[Start of Attachment]

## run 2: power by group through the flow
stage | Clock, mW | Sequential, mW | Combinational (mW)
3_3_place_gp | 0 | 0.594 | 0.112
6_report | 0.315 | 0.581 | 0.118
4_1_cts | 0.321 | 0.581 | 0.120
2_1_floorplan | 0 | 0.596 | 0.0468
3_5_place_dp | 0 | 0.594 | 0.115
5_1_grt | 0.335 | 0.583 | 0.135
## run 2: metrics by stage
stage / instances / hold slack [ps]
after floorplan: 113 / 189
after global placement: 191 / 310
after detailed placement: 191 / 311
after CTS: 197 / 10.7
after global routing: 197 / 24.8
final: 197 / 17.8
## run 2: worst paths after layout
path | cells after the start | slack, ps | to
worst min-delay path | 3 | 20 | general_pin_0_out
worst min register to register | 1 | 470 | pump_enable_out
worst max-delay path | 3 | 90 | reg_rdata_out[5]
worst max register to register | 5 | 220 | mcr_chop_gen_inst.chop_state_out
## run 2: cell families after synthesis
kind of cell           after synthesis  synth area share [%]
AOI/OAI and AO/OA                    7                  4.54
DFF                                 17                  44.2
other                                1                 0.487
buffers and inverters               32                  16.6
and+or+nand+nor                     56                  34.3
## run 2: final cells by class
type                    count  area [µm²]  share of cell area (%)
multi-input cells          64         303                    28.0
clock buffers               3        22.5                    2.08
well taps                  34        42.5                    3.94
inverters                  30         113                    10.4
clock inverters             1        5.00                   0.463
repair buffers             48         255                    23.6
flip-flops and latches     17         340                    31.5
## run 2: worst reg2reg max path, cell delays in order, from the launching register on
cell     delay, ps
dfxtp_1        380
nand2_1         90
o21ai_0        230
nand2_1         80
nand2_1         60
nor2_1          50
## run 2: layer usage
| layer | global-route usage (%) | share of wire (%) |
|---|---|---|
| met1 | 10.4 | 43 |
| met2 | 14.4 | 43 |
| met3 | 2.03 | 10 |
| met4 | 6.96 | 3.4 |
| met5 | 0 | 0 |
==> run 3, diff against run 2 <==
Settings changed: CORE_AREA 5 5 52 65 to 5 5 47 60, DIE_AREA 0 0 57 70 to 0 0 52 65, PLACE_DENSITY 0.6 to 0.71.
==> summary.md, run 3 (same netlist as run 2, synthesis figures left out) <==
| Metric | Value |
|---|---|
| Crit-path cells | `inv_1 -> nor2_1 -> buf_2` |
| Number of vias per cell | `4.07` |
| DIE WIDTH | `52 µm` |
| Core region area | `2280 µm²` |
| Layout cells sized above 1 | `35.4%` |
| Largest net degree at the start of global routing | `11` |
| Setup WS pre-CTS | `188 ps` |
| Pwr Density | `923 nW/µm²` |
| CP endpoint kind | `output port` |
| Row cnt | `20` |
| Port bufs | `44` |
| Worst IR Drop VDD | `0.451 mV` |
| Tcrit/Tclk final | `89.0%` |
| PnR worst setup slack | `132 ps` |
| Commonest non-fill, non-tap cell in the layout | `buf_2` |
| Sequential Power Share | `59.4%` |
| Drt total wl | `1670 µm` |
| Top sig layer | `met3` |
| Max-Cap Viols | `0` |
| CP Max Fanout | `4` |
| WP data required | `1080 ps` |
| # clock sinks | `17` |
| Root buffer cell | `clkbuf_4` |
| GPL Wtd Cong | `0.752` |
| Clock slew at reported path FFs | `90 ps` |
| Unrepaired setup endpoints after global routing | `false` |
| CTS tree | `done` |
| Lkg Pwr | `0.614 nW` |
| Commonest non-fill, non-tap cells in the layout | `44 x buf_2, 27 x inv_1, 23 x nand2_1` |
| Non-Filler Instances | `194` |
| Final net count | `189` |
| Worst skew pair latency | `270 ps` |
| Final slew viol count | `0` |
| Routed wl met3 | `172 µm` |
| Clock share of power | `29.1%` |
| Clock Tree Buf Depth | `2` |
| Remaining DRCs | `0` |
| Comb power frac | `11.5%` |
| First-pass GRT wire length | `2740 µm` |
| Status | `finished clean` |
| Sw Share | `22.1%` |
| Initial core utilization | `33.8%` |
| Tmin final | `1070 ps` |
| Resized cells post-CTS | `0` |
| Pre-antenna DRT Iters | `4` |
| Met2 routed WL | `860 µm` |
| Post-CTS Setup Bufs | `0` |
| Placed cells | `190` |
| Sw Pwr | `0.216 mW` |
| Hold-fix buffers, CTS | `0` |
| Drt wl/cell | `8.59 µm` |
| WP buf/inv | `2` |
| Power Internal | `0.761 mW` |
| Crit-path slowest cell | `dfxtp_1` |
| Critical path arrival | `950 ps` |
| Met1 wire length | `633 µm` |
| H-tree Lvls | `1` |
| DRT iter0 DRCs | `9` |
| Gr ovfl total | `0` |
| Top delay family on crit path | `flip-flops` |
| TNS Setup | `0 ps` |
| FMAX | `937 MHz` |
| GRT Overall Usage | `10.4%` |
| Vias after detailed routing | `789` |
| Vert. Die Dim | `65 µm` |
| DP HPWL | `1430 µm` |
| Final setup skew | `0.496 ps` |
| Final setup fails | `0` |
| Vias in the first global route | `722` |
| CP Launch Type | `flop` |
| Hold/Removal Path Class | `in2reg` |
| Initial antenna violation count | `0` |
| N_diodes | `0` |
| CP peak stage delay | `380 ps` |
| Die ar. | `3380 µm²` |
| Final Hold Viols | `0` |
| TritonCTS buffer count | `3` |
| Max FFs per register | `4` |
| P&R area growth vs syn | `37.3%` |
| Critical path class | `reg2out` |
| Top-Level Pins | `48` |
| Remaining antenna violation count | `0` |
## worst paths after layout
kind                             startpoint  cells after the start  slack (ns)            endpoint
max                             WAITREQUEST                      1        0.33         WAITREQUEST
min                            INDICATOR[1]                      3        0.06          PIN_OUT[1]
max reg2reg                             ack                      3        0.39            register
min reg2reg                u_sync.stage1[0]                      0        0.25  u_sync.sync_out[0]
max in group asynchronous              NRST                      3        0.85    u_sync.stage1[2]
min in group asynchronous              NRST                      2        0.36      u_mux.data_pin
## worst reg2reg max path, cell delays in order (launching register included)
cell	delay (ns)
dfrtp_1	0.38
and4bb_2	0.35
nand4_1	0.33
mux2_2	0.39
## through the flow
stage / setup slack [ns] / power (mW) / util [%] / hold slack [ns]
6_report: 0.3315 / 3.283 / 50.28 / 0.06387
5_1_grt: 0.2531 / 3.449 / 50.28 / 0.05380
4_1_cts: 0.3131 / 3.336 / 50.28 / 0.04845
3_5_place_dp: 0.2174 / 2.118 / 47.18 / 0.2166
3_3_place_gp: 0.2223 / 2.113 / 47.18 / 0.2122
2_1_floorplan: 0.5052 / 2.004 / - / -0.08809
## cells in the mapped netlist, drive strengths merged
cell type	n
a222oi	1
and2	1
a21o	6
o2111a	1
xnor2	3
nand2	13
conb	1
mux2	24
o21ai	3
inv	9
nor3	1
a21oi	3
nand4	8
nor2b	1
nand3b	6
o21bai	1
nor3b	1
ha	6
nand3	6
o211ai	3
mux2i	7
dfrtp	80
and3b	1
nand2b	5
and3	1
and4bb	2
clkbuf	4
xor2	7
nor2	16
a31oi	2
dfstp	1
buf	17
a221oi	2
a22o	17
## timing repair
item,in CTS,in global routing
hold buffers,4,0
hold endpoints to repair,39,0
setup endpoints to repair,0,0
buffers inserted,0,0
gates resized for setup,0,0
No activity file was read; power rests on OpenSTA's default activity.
`src/hw/mlp_defs.vh`:
```
// Constants shared by the memory lock protection design files.
`ifndef MLP_DEFS_VH
`define MLP_DEFS_VH

// ----------------------------------------------------------------------------
// Register bus
// ----------------------------------------------------------------------------
`define MLP_ADDR_W          4
`define MLP_ADDR_LOCK       4'h0
`define MLP_ADDR_CTRL       4'h1
`define MLP_ADDR_LOWDATA    4'h2
`define MLP_ADDR_MODES      4'h3
`define MLP_ADDR_VECT       4'h4
`define MLP_RDATA_IDLE      8'h00

// ----------------------------------------------------------------------------
// Lock byte layout
// ----------------------------------------------------------------------------
`define MLP_LOCK_ERASED     8'hff
`define MLP_LOCK_FIXED_ONES 8'hc0
`define MLP_LOCK_NONE       8'h00
`define MLP_SECT_LOCK_MASK  8'h3c
`define MLP_MEM_LOCK_MASK   8'h03
`define MLP_BOOT_SECT_MASK  8'h30
`define MLP_BIT_MEM_LO      0
`define MLP_BIT_MEM_HI      1
`define MLP_BIT_APP_LO      2
`define MLP_BIT_APP_HI      3
`define MLP_BIT_BOOT_LO     4
`define MLP_BIT_BOOT_HI     5

// ----------------------------------------------------------------------------
// Control register fields
// ----------------------------------------------------------------------------
`define MLP_CTRL_SPM_EN     0
`define MLP_CTRL_LOCK_SET   3
`define MLP_CTRL_ARM_CODE   8'h09

// ----------------------------------------------------------------------------
// Timing: the armed lock-set command lasts four clock cycles.
// ----------------------------------------------------------------------------
`define MLP_ARM_W           3
`define MLP_ARM_CYCLES      3'd4
`define MLP_ARM_ZERO        3'd0
`define MLP_ARM_ONE         3'd1

// ----------------------------------------------------------------------------
// Section indices
// ----------------------------------------------------------------------------
`define MLP_SECT_APP        0
`define MLP_SECT_BOOT       1

`endif

```
`src/hw/mlp_lock_store.v`:
```
// Lock byte storage cell: erase to ones, program bits to zero only.
`timescale 1ns/1ns
`default_nettype none
`include "mlp_defs.vh"

module mlp_lock_store (
    input  wire       ref_clk,
    input  wire       rst_n,
    input  wire       erase,
    input  wire       loadNv,
    input  wire [7:0] nvByte,
    input  wire [7:0] programMask,
    output reg  [7:0] lockByte
);

    reg [7:0] lock_next;

    // A bit returns to one only through erase; writes can only clear bits.
    always @* begin
        lock_next = lockByte;
        if (erase) begin
            lock_next = `MLP_LOCK_ERASED;
        end else if (loadNv) begin
            lock_next = nvByte | `MLP_LOCK_FIXED_ONES;
        end else begin
            lock_next = lockByte & ~(programMask & ~`MLP_LOCK_FIXED_ONES);
        end
    end

    always @(posedge ref_clk or negedge rst_n) begin
        if (!rst_n) begin
            lockByte <= `MLP_LOCK_ERASED;
        end else begin
            lockByte <= lock_next;
        end
    end

endmodule
`default_nettype wire

```
`src/hw/mlp_section_gate.v`:
```
// Per-section decode of a lock pair into access and interrupt gating.
`timescale 1ns/1ns
`default_nettype none
`include "mlp_defs.vh"

module mlp_section_gate (
    input  wire       lockHi,
    input  wire       lockLo,
    input  wire       targetMine,
    input  wire       execMine,
    input  wire       vectorsMine,
    output wire [1:0] modeCode,
    output wire       writeBlock,
    output wire       readBlock,
    output wire       intBlock
);

    // Mode code is mode number minus one: 11->0, 10->1, 00->2, 01->3.
    assign modeCode   = {~lockHi, lockHi ^ lockLo};
    // Modes 2 and 3 have the low bit programmed and stop self-programming.
    assign writeBlock = targetMine & ~lockLo;
    // Modes 3 and 4 stop reads that come from code in the other section.
    assign readBlock  = targetMine & ~execMine & ~lockHi;
    // Modes 3 and 4 mask interrupts here when the vectors sit elsewhere.
    assign intBlock   = execMine & ~vectorsMine & ~lockHi;

endmodule
`default_nettype wire

```
`src/hw/mlp_lock_ctrl.v`:
```
// Memory lock protection: lock byte, mode decode and access gating.
//
// Overview of operation
// - Six lock bits, one means unprogrammed; only chip erase returns them to one.
// - Boot pair at bits 5:4, application pair 3:2, memory lock 1:0, 7:6 read one.
// - Memory lock mode 1 leaves external programming and verification free.
// - Mode 2 blocks external flash, EEPROM and fuse writes; verify still allowed.
// - Mode 3 blocks external writes, verification, fuse and boot-lock changes.
// - Application mode 1 leaves self-writes and reads of that section free.
// - Application mode 2 suppresses self-writes into the application section.
// - Application mode 3 blocks self-writes and reads from boot code.
// - Application mode 4 allows self-writes but blocks reads from boot code.
// - Application modes 3 and 4 with vectors in boot mask interrupts in application.
// - Boot mode 1 leaves self-writes and reads of the boot section free.
// - Boot mode 2 suppresses self-writes into the boot section.
// - Boot mode 3 blocks self-writes and reads from application code.
// - Boot mode 4 allows self-writes but blocks reads from application code.
// - Boot modes 3 and 4 with vectors in application mask interrupts in boot.
// - Armed lock-set plus store within four cycles loads boot and application locks from low data.
//
// Decided for this implementation: the address-and-strobe port and the register offsets.
`timescale 1ns/1ns
`default_nettype none
`include "mlp_defs.vh"

module mlp_lock_ctrl (
    input  wire       ref_clk,
    input  wire       rst_n,
    // Register port.
    input  wire [3:0] regAddr,
    input  wire [7:0] regWdata,
    input  wire       regWrite,
    input  wire       regRead,
    output reg  [7:0] regRdata,
    // Nonvolatile lock cells and chip erase.
    input  wire [7:0] nvLockByte,
    input  wire       chipErase,
    // External programmer requests.
    input  wire       extFlashWr,
    input  wire       extEepromWr,
    input  wire       extVerifyRd,
    input  wire       extFuseWr,
    input  wire       extLockWr,
    input  wire [7:0] extLockData,
    output wire       extFlashWrOk,
    output wire       extEepromWrOk,
    output wire       extVerifyOk,
    output wire       extFuseWrOk,
    // CPU self-programming and program memory reads.
    input  wire       execInBoot,
    input  wire       selfWrReq,
    input  wire       selfWrToBoot,
    output wire       selfWrGrant,
    output wire       lockSetDone,
    input  wire       pmReadReq,
    input  wire       pmReadFromBoot,
    output wire       pmReadGrant,
    output wire       intDisable,
    output wire [7:0] lockByte
);

    // ------------------------------------------------------------------------
    // Software registers
    // ------------------------------------------------------------------------
    reg  [7:0]              lowData_reg;
    reg  [7:0]              lowData_next;
    reg                     vecInBoot_reg;
    reg                     vecInBoot_next;
    reg  [`MLP_ARM_W-1:0]   armCnt_reg;
    reg  [`MLP_ARM_W-1:0]   armCnt_next;
    reg                     loaded_reg;
    reg  [7:0]              rdata_next;
    wire                    ctrlWrite;
    wire                    armed;

    assign ctrlWrite = regWrite && (regAddr == `MLP_ADDR_CTRL);
    assign armed     = (armCnt_reg != `MLP_ARM_ZERO);

    // ------------------------------------------------------------------------
    // Lock byte storage
    // ------------------------------------------------------------------------
    wire [7:0] lockQ;
    wire [7:0] extMask;
    wire [7:0] selfMask;
    wire       memLockHi;
    wire       memLockLo;
    wire       lockSetFire;

    assign lockByte  = lockQ | `MLP_LOCK_FIXED_ONES;
    assign memLockHi = lockQ[`MLP_BIT_MEM_HI];
    assign memLockLo = lockQ[`MLP_BIT_MEM_LO];

    // A store issued while the command is armed sets boot and application locks (bits 5:2) only.
    assign lockSetFire = armed && selfWrReq;
    assign lockSetDone = lockSetFire;
    assign selfMask    = lockSetFire ? (~lowData_reg & `MLP_SECT_LOCK_MASK)
                                     : `MLP_LOCK_NONE;

    // The programmer may always program further memory lock bits; section
    // lock bits become frozen once mode 3 is reached.
    assign extMask = !extLockWr ? `MLP_LOCK_NONE
                   : (~extLockData & (memLockHi ? (`MLP_SECT_LOCK_MASK |
                                                   `MLP_MEM_LOCK_MASK)
                                                : `MLP_MEM_LOCK_MASK));

    mlp_lock_store u_store (
        .ref_clk     (ref_clk),
        .rst_n       (rst_n),
        .erase       (chipErase),
        .loadNv      (~loaded_reg),
        .nvByte      (nvLockByte),
        .programMask (extMask | selfMask),
        .lockByte    (lockQ)
    );

    // ------------------------------------------------------------------------
    // External programming gates
    // ------------------------------------------------------------------------
    // Mode 1 is free; any programmed memory lock bit stops writes and fuse
    // changes; a programmed upper bit also stops verification.
    assign extFlashWrOk  = extFlashWr  && memLockLo && memLockHi;
    assign extEepromWrOk = extEepromWr && memLockLo && memLockHi;
    assign extFuseWrOk   = extFuseWr   && memLockLo && memLockHi;
    assign extVerifyOk   = extVerifyRd && memLockHi;

    // ------------------------------------------------------------------------
    // Section gates
    // ------------------------------------------------------------------------
    wire [1:0] secHi;
    wire [1:0] secLo;
    wire [1:0] secWrTarget;
    wire [1:0] secRdTarget;
    wire [1:0] secExec;
    wire [1:0] secVec;
    wire [1:0] secWrBlock;
    wire [1:0] secRdBlock;
    wire [1:0] secIntBlock;
    wire [3:0] secMode;

    assign secHi       = {lockQ[`MLP_BIT_BOOT_HI], lockQ[`MLP_BIT_APP_HI]};
    assign secLo       = {lockQ[`MLP_BIT_BOOT_LO], lockQ[`MLP_BIT_APP_LO]};
    assign secWrTarget = {selfWrToBoot, ~selfWrToBoot};
    assign secRdTarget = {pmReadFromBoot, ~pmReadFromBoot};
    assign secExec     = {execInBoot, ~execInBoot};
    assign secVec      = {vecInBoot_reg, ~vecInBoot_reg};

    genvar s;
    generate
        for (s = 0; s < 2; s = s + 1) begin : g_sect
            mlp_section_gate u_gate (
                .lockHi      (secHi[s]),
                .lockLo      (secLo[s]),
                .targetMine  (secWrTarget[s] | secRdTarget[s]),
                .execMine    (secExec[s]),
                .vectorsMine (secVec[s]),
                .modeCode    (secMode[2*s+1:2*s]),
                .writeBlock  (),
                .readBlock   (),
                .intBlock    (secIntBlock[s])
            );
            assign secWrBlock[s] = secWrTarget[s] & ~secLo[s];
            assign secRdBlock[s] = secRdTarget[s] & ~secExec[s] & ~secHi[s];
        end
    endgenerate

    // Grants are combinational so a blocked access never reaches the array.
    assign selfWrGrant = selfWrReq && !lockSetFire && (secWrBlock == 2'b00);
    assign pmReadGrant = pmReadReq && (secRdBlock == 2'b00);
    assign intDisable  = |secIntBlock;

    // ------------------------------------------------------------------------
    // Register writes and arming window
    // ------------------------------------------------------------------------
    always @* begin
        lowData_next   = lowData_reg;
        vecInBoot_next = vecInBoot_reg;
        armCnt_next    = armCnt_reg;
        if (regWrite && (regAddr == `MLP_ADDR_LOWDATA)) begin
            lowData_next = regWdata;
        end
        if (regWrite && (regAddr == `MLP_ADDR_VECT)) begin
            vecInBoot_next = regWdata[0];
        end
        if (ctrlWrite && (regWdata == `MLP_CTRL_ARM_CODE)) begin
            armCnt_next = `MLP_ARM_CYCLES;
        end else if (lockSetFire) begin
            armCnt_next = `MLP_ARM_ZERO;
        end else if (armed) begin
            armCnt_next = armCnt_reg - `MLP_ARM_ONE;
        end
    end

    // ------------------------------------------------------------------------
    // Read mux
    // ------------------------------------------------------------------------
    always @* begin
        rdata_next = `MLP_RDATA_IDLE;
        if (regRead) begin
            case (regAddr)
                `MLP_ADDR_LOCK: begin
                    rdata_next = lockByte;
                end
                `MLP_ADDR_CTRL: begin
                    rdata_next = armed ? `MLP_CTRL_ARM_CODE : `MLP_RDATA_IDLE;
                end
                `MLP_ADDR_LOWDATA: begin
                    rdata_next = lowData_reg;
                end
                `MLP_ADDR_MODES: begin
                    rdata_next = {2'b00, secMode[3:2], secMode[1:0],
                                  ~memLockHi, ~memLockLo};
                end
                `MLP_ADDR_VECT: begin
                    rdata_next = {7'h00, vecInBoot_reg};
                end
                default: begin
                    rdata_next = `MLP_RDATA_IDLE;
                end
            endcase
        end
    end

    // ------------------------------------------------------------------------
    // State registers
    // ------------------------------------------------------------------------
    always @(posedge ref_clk or negedge rst_n) begin
        if (!rst_n) begin
            lowData_reg   <= `MLP_LOCK_ERASED;
            vecInBoot_reg <= 1'b0;
            armCnt_reg    <= `MLP_ARM_ZERO;
            loaded_reg    <= 1'b0;
            regRdata      <= `MLP_RDATA_IDLE;
        end else begin
            lowData_reg   <= lowData_next;
            vecInBoot_reg <= vecInBoot_next;
            armCnt_reg    <= armCnt_next;
            loaded_reg    <= 1'b1;
            regRdata      <= rdata_next;
        end
    end

endmodule
`default_nettype wire

```
`config.mk`:
```
export PLATFORM = sky130hd
export DESIGN_NAME = mlp_lock_ctrl
export DESIGN_NICKNAME = d
export VERILOG_FILES = /design/src/hw/mlp_lock_store.v /design/src/hw/mlp_section_gate.v /design/src/hw/mlp_lock_ctrl.v
export VERILOG_INCLUDE_DIRS = /design/src /design/src/hw
export SDC_FILE = /design/constraint.sdc
export NUM_CORES = 1
export LEC_CHECK = 0
export ABC_AREA = 1
export BUFFER_PORTS_ARGS = -buffer_cell sky130_fd_sc_hd__buf_4
export CORE_ASPECT_RATIO = 2
export CORE_MARGIN = 10
export CORE_UTILIZATION = 52
export CTS_CLUSTER_SIZE = 28
export DETAILED_ROUTE_END_ITERATION = 6
export GPL_TIMING_DRIVEN = 1
export HOLD_SLACK_MARGIN = 0.06
export PLACE_DENSITY = 0.94
export SKIP_CTS_REPAIR_TIMING = 1
export SLEW_MARGIN = 20
export SYNTH_ARGS = -nofsm -noshare
export SYNTH_HDL_FRONTEND = slang
export SYNTH_HIERARCHICAL = 1
export SYNTH_SLANG_ARGS = --single-unit
```
`constraint.sdc`:
```
create_clock -name ref_clk -period 3.8 [get_ports ref_clk]
set_input_delay 0.76 -clock ref_clk [delete_from_list [all_inputs] [get_ports ref_clk]]
set_output_delay 0.76 -clock ref_clk [all_outputs]
set_load 0.005 [all_outputs]
```
Word level (Yosys, flattened, before mapping):

Cells that the tools add are included.

* bits in registers: 29
* output and inout port bits: 24
* word-level logic and storage cells: 73

* $add $sub $neg: 1
* equal/unequal tests: 5
* muxes and demuxes: 11
* bitwise operators: 28
* reductions and logical operators: 22

Operator list (count)
* one-hot mux 8 bit (5 select lines): 1
* 2-to-1 mux 8 bit: 3
* 2-to-1 mux 6 bit: 3
* logical AND 1 bit: 15
* inverter 6 bit: 2
* AND 1 bit: 10
* inverter 1 bit: 10
* 2-to-1 mux 3 bit: 3
* AND 8 bit: 1
* == test 4 x 2 -> 1 bit (second input constant): 2
* == test 8 x 4 -> 1 bit (second input constant): 1
* inverter 6 -> 8 bit: 1
* AND 6 bit: 1
* OR 6 bit: 1
* nonzero test 3 bit: 2
* == test 4 x 1 -> 1 bit (second input constant): 1
* == test 4 x 3 -> 1 bit (second input constant): 1
* zero test 2 bit: 2
* zero test 4 bit: 1
* 2-to-1 mux 4 bit: 1
* subtractor 3 x 1 -> 3 bit (second input constant): 1
* OR reduction 2 bit: 1
* XOR 1 bit: 2
* zero test 1 bit: 1

Depth between registers and ports, before layout:

Gate-level depths: netlist (run 1).

* depth in word-level cells: 8
* mapped depth: 8
* gate-level depth less buffers: 8

Cells and area by module:

Netlist (run 1), hierarchy kept.

Modules (own cells, without submodules)
* mlp_lock_ctrl: times used 1, cells each 171, area an instance 1262.5 µm²
* mlp_lock_store: times used 1, cells each 37, area an instance 354.1 µm²
* mlp_section_gate: times used 2, cells each 13, area an instance 48.8 µm²

Least setup slack after synthesis (run 1):

Ideal clock, no wire load.

* kind: input -> output
* start: input execInBoot
* end: output intDisable
* arrival time: 1.164 ns
* data required time: 3.040 ns
* slack: 1.876 ns
* cell stages on the path: 4
* buffers on the path: 0
* path through: inv_1 > nand2_1 > nor2_1 > or2_2

* cells in the longest elaborated chain, start to end: 4
* elaborated cells between the ends (all ways): 6

Ends and longest elaborated chain
* start: declaration: line mlp_lock_ctrl.v:50 `input wire execInBoot,`
* inverter 1 bit
* AND 1 bit (2 in a row): line mlp_section_gate.v:25 `assign intBlock = execMine & ~vectorsMine & ~lockHi;`
* via secIntBlock[0]: line mlp_lock_ctrl.v:137 `wire [1:0] secIntBlock;`
* OR reduction 2 bit: line mlp_lock_ctrl.v:169 `assign intDisable = |secIntBlock;`
* end: declaration: line mlp_lock_ctrl.v:58 `output wire intDisable,`

The timed path passes the listed nets, and every way through them passes these cells.

Worst setup path after layout (run 1):

* start: register armCnt_reg[0]
* end: output lockSetDone

* cells in the longest elaborated chain, start to end: 2

Ends and longest elaborated chain
* start: declaration: line mlp_lock_ctrl.v:69 `` reg [`MLP_ARM_W-1:0] armCnt_reg; ``
* start signal: assignment: line mlp_lock_ctrl.v:230 `` armCnt_reg <= `MLP_ARM_ZERO; ``
* start signal: assignment: line mlp_lock_ctrl.v:236 `armCnt_reg <= armCnt_next;`
* nonzero test 3 bit (no source line)
* logical AND 1 bit: line mlp_lock_ctrl.v:94 `assign lockSetFire = armed && selfWrReq;`
* end: declaration: line mlp_lock_ctrl.v:54 `output wire lockSetDone,`

Every way passes these cells.

==> results of run 1 <==
-- layout make-up --
class                           count  area share, %
Clock inverter                      1         0.3546
Multi-Input combinational cell    142          33.75
Tap cell                           30          1.773
Clock buffer                        3          1.950
Sequential cell                    27          32.74
Timing Repair Buffer               60          21.28
Inverter                           44          8.156
-- metrics by stage --
step,area [um^2],std cells,total power [mW],utilization (%)
final,2117,307,0.8099,71.09
after global routing,2117,307,0.8662,71.09
after CTS,2117,307,0.8137,71.09
after detailed placement,2068,303,0.6503,69.45
after global placement,2068,303,0.6398,69.45
after floorplan,1625,218,0.5356,-
-- per-layer routing --
metal	vias to the layer above	track usage, %	part of all wire (%)
met5	-	0	0
met4	0	6.217	2.4
met3	10	4.499	7.2
met2	62	26.47	56
met1	719	14.30	35
li1	786	-	-
-- worst max-delay path, stage by stage, from the launching register on --
cell	delay, ns
dfrtp_1	0.37
inv_1	0.11
ha_1	0.16
nand2_1	0.17
nand2_1	0.21
inv_1	0.07
buf_4	0.14
-- power groups by stage --
stage	registers, mW	logic [mW]	clock network, mW
2_1_floorplan	0.377	0.159	0
3_3_place_gp	0.389	0.251	0
3_5_place_dp	0.391	0.260	0
4_1_cts	0.386	0.261	0.166
5_1_grt	0.391	0.301	0.175
6_report	0.387	0.258	0.165
-- path summary, 6_finish.rpt --
check / start / to / slack, ns / depth (start not counted)
min reg2reg: lowData_reg[7] / lowData_reg[7] / 0.47 / 2
max reg2reg: armCnt_reg[0] / u_store/lockByte[2] / 2.42 / 8
max in group asynchronous: rst_n / u_store/lockByte[5] / 3.12 / 1
max: armCnt_reg[0] / lockSetDone / 1.56 / 6
min: rst_n / vecInBoot_reg / 0.37 / 1
min in group ref_clk: lowData_reg[7] / lowData_reg[7] / 0.47 / 2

[End of Attachment]

Every line of the listing above that contains "endpoints" is to be copied.

| Unrepaired setup endpoints after global routing | `false` |
hold endpoints to repair,39,0
setup endpoints to repair,0,0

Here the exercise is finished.